- _Assigned task_
Two lines mark the range in the entries below: the one holding "r_dma_ack <= 1'b0;" and the one holding "Hold Fails: 0". Set down those two and all lines between them, exactly.

(Beginning of Records shown)

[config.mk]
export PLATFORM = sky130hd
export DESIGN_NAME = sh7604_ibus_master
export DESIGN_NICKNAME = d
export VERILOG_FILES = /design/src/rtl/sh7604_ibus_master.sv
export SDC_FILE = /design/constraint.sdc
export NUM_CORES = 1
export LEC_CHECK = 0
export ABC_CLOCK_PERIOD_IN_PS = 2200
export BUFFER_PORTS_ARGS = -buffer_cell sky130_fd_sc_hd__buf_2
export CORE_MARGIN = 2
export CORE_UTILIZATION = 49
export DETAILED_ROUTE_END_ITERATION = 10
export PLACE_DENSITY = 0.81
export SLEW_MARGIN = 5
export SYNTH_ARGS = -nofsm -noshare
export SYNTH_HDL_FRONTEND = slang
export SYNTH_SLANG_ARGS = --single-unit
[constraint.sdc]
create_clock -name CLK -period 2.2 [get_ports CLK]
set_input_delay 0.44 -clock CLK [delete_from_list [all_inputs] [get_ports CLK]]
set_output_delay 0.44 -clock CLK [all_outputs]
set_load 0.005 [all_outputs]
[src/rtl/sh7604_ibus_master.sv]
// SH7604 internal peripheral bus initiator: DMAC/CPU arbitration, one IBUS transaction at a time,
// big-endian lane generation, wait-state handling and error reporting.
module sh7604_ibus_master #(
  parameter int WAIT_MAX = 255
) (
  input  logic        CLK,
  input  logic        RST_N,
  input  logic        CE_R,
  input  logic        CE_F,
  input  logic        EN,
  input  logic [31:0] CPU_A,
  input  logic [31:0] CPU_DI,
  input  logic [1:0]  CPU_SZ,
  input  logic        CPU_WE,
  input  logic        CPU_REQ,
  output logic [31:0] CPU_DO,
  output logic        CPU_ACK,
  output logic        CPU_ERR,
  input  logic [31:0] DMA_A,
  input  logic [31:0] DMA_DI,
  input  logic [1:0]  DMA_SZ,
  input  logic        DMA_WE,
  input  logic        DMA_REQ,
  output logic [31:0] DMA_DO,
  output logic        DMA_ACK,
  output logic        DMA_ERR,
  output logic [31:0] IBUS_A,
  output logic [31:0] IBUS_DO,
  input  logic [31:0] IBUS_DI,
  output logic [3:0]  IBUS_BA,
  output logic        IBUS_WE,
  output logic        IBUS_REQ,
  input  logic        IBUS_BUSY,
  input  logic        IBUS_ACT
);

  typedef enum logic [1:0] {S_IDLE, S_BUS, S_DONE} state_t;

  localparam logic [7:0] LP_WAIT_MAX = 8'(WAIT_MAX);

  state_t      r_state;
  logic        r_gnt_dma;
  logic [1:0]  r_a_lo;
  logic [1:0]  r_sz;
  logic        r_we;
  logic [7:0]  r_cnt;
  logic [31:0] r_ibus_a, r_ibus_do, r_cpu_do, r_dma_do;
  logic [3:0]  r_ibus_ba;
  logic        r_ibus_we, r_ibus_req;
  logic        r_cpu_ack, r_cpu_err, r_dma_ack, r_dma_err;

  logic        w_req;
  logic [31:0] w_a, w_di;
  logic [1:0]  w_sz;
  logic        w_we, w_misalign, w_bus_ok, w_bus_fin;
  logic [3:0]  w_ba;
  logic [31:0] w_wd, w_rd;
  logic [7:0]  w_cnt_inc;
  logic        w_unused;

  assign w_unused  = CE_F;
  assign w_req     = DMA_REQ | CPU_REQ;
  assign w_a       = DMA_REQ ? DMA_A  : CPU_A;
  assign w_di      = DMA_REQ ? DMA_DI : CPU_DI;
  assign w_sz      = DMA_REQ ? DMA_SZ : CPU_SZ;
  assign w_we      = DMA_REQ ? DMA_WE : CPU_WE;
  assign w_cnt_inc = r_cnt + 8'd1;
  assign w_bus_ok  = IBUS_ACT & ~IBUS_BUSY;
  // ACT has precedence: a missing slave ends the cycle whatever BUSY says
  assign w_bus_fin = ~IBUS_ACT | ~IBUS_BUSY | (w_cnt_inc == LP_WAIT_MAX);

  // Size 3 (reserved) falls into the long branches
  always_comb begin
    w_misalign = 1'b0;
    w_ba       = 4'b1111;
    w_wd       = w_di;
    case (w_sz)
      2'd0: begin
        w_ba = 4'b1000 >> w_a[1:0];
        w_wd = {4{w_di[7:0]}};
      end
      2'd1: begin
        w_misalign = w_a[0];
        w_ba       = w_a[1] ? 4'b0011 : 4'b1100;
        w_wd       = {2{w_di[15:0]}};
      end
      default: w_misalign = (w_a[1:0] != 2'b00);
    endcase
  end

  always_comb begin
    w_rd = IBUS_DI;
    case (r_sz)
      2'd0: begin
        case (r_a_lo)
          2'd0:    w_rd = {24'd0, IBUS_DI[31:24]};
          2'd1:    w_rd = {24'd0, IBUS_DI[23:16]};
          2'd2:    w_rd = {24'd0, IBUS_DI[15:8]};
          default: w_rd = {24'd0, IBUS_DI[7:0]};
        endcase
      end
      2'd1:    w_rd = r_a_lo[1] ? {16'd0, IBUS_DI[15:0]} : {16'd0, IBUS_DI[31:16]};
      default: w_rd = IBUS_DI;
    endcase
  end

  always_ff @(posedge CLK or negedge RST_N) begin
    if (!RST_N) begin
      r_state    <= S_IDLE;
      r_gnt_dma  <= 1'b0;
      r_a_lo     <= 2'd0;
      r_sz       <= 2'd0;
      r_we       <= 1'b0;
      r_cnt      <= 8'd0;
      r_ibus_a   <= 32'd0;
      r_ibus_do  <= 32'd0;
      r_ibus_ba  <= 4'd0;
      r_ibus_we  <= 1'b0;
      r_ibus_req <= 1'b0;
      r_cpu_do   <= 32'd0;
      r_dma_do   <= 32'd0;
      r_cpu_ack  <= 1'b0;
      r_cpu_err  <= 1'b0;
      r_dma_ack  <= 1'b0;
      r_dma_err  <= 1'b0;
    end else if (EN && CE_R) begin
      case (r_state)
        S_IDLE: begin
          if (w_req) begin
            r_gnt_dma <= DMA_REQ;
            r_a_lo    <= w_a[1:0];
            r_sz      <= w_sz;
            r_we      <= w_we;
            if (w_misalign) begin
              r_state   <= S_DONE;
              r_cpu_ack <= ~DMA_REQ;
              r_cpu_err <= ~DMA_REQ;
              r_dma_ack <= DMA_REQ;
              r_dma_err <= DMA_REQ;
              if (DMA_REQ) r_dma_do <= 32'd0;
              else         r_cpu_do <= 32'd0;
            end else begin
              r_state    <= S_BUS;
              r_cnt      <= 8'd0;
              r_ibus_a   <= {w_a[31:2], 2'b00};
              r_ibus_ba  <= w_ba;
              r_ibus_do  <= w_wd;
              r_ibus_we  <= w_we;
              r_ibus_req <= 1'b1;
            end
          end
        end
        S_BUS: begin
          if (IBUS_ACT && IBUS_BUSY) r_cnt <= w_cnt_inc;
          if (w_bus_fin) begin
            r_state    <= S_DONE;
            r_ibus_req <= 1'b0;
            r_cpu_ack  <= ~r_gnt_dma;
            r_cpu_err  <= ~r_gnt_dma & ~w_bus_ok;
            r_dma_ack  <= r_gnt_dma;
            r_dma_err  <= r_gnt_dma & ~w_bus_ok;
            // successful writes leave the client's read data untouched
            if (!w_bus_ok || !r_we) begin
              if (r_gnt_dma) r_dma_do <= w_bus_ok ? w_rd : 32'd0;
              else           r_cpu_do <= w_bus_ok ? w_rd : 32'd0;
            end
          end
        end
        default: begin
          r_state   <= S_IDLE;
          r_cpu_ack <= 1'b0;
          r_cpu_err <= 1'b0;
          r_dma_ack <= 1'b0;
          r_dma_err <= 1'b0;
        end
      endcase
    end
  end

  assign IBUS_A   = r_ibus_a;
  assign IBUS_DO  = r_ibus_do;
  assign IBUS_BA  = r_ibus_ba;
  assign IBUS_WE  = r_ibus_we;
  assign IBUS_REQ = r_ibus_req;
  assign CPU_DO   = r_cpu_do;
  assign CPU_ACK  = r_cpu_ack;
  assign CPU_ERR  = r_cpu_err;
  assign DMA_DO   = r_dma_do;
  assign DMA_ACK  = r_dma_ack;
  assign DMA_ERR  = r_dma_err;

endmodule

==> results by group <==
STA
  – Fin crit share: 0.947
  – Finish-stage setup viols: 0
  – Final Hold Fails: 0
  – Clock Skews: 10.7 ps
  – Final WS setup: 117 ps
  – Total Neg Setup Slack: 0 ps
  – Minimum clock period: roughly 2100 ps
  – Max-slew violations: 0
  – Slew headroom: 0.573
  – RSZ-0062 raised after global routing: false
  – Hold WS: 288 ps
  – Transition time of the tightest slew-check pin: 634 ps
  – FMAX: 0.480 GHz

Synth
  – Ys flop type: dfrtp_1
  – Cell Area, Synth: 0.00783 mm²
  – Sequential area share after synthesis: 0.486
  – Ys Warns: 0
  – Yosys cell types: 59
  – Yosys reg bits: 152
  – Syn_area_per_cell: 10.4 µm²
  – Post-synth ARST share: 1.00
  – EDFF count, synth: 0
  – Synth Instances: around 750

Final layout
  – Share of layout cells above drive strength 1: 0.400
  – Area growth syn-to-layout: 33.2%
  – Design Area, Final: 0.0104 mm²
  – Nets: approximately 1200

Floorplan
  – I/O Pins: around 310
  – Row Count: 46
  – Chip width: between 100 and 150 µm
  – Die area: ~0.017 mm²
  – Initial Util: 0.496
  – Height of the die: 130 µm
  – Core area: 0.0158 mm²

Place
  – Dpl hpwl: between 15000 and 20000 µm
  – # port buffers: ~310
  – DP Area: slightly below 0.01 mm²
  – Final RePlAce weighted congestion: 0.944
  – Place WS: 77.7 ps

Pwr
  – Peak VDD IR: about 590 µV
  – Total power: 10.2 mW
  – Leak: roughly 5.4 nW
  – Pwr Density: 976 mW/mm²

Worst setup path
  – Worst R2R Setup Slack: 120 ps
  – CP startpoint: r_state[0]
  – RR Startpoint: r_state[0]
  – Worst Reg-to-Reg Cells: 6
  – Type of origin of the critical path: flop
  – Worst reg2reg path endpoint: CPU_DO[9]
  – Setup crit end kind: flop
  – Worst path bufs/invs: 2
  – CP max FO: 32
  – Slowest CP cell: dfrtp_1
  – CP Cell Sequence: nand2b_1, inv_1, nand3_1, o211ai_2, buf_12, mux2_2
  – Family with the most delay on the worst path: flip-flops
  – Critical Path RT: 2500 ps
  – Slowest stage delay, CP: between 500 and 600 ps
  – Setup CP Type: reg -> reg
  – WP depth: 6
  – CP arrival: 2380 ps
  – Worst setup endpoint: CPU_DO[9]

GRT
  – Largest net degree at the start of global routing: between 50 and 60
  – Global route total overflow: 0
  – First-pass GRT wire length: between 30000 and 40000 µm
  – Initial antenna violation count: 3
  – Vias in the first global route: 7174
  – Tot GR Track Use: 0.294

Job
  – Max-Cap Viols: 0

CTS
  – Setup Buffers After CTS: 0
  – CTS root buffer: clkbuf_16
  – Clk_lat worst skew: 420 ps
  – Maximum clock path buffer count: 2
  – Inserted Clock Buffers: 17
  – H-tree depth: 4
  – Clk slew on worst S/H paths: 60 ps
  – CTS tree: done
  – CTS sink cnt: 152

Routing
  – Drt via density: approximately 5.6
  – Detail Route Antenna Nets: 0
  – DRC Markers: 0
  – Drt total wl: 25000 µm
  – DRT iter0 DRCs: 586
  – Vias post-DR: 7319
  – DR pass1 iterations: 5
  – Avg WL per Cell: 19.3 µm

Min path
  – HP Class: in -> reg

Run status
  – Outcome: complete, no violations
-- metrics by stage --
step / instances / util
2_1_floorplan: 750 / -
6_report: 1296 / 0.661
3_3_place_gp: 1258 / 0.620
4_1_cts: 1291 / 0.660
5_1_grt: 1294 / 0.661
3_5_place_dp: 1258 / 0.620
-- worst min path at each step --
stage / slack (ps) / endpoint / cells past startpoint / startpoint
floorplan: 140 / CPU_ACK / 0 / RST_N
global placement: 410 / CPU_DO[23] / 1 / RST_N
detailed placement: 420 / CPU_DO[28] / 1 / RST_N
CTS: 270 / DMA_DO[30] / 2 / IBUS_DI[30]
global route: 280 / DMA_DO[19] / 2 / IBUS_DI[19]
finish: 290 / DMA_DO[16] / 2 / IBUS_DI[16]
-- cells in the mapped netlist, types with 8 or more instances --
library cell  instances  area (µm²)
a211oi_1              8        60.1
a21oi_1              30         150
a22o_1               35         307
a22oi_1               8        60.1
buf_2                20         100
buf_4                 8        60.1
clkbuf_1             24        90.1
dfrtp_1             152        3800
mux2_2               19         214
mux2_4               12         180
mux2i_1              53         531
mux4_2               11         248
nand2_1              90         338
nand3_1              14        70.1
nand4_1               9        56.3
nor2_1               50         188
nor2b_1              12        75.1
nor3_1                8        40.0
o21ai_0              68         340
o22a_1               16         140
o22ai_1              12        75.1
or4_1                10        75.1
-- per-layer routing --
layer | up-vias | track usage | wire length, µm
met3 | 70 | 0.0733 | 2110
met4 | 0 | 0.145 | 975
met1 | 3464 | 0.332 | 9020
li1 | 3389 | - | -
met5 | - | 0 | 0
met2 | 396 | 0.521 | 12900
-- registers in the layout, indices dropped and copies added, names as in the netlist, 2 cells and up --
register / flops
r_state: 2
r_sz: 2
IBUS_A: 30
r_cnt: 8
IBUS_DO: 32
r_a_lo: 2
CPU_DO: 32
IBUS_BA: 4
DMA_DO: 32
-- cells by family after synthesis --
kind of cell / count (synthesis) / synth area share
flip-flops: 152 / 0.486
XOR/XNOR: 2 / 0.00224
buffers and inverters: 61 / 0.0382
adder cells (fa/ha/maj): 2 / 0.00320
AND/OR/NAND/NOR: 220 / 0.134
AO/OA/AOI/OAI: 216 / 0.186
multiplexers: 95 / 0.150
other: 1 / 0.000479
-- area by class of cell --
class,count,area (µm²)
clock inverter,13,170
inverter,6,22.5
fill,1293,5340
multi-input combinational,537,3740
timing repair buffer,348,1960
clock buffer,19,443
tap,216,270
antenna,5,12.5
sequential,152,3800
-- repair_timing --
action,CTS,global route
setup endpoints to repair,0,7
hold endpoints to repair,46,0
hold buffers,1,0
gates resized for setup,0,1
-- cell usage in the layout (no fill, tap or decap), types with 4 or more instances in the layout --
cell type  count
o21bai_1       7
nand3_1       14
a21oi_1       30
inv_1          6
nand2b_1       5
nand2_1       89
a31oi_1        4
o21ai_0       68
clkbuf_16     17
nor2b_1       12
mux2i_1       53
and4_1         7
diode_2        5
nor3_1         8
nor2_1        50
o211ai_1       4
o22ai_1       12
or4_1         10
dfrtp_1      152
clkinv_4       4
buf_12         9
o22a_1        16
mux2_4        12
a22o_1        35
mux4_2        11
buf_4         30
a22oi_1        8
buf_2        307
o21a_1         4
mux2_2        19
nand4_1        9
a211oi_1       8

(End of Records shown)

- _Answer section_
          r_dma_ack <= 1'b0;
          r_dma_err <= 1'b0;
        end
      endcase
    end
  end

  assign IBUS_A   = r_ibus_a;
  assign IBUS_DO  = r_ibus_do;
  assign IBUS_BA  = r_ibus_ba;
  assign IBUS_WE  = r_ibus_we;
  assign IBUS_REQ = r_ibus_req;
  assign CPU_DO   = r_cpu_do;
  assign CPU_ACK  = r_cpu_ack;
  assign CPU_ERR  = r_cpu_err;
  assign DMA_DO   = r_dma_do;
  assign DMA_ACK  = r_dma_ack;
  assign DMA_ERR  = r_dma_err;

endmodule

==> results by group <==
STA
  – Fin crit share: 0.947
  – Finish-stage setup viols: 0
  – Final Hold Fails: 0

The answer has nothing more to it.